Proprietary Petrel FTM Plug-In
Fault properties were generated from the Shell FTM tool. The results were analyzed to understand the likely effects on cross-fault fluid flow. The algorithm is underpinned with geology and reservoir properties and is deployed as a plug-in. It automatically calculates fault seal factors for all grid-cell connections using structural model and reservoir properties that already exist in the static reservoir model. Compartmentalization and production behavior observed in Egret field provided an opportunity to apply the plug-in and investigate dynamic fault-seal breakdown across one of the faults during production at a drawdown of approximately 6,000 psi. From the location of the producer well, the key fault that could break down and affect production is most likely the fault separating Compartment A and the northern block.
Production Analysis
The objectives of performing production analysis were to estimate connected oil volume during a rapid pressure depletion phase and verify influx of fluid and pressure support from another compartment into the producing block. The numerical interpretation method was used. Results were achieved by changing the fault transmissibility multiplier on the fault until a satisfactory match on historical production data is obtained.
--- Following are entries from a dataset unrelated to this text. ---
<file path="config.mk">
export PLATFORM = sky130hd
export DESIGN_NAME = branch_resolve_queue
export DESIGN_NICKNAME = d
export VERILOG_FILES = /design/src/rtl/branch_resolve_queue.sv
export SDC_FILE = /design/constraint.sdc
export NUM_CORES = 1
export LEC_CHECK = 0
export ABC_AREA = 0
export BUFFER_PORTS_ARGS = -buffer_cell sky130_fd_sc_hd__buf_2
export CORE_UTILIZATION = 55
export CTS_BUF_LIST = sky130_fd_sc_hd__clkbuf_4 sky130_fd_sc_hd__clkbuf_8
export CTS_CLUSTER_SIZE = 24
export DETAILED_ROUTE_END_ITERATION = 8
export GPL_ROUTABILITY_DRIVEN = 0
export HOLD_SLACK_MARGIN = 0.1
export PLACE_DENSITY = 0.89
export SLEW_MARGIN = 10
export SYNTH_ARGS = -nofsm -noshare
export SYNTH_HDL_FRONTEND = slang
export SYNTH_SLANG_ARGS = --single-unit
</file>
<file path="constraint.sdc">
create_clock -name clk -period 3.4 [get_ports clk]
set_clock_uncertainty 0.15 [all_clocks]
set_input_delay 1.02 -clock clk [delete_from_list [all_inputs] [get_ports clk]]
set_output_delay 1.02 -clock clk [all_outputs]
set_load 0.05 [all_outputs]
</file>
The pressure-depletion profile shows that fault-seal breakdown occurred before the perforation of the Pentland formation; hence, production analysis was restricted to the Skagerrak historical production data.
Deconvolution
A.C. Gringarten’s 2010 paper “Practical Use of Well-Test Deconvolution” (Paper SPE 134534) showed how deconvolution can be used to identify compartmentalization and pressure recharge from other layers, which is difficult to observe from conventional analysis. A similar approach was applied in this work. The objectives here were to identify the fault where the fault seal had failed over the production time scale and estimate the distance traveled by the pressure transient after fault-seal breakdown. An attempt was made to predict the origin of fault-seal failure on the basis of distance obtained. The analysis was also restricted to the Skagerrak historical production data because that was the period during which fault-seal breakdown was suspected to have occurred.
Results and Discussion
This paper presents three main methods used to identify dynamic fault-seal breakdown. The first involves the use of Shell’s proprietary FTM plug-in, while the other two use well-test analyses.
In the first approach, the dynamic fault-seal breakdown observed would have been difficult to resolve without the use of the FTM plug-in to assign varying geologically and petrophysically realistic fault properties along the fault. Calculated Egret fault permeabilities were cross plotted against mercury/air capillary-entry pressures from a global proprietary database, which showed that an entry pressure of 6,000 psi needs to be exceeded to allow flow across the fault.
The second fault-seal breakdown investigation technique on Skagerrak historical production data was performed with production-analysis software, which identified the leaky boundaries. History matching was achieved with low values of fault transmissibility multiplier. These low values suggest that the reservoir cannot be drained by a single producer.
The third technique used was deconvolution. Deconvolution not only identified the transmissible fault but also identified the region where dynamic fault-seal breakdown might have started. This was evident from the distance traveled by the pressure transient during the transition period.
Results obtained from production analyses, deconvolution, and the proprietary FTM plug-in indicate the likely faults where fault-seal breakdown could have occurred. The results areal so consistent with 2005 4D-seismicdata interpretation.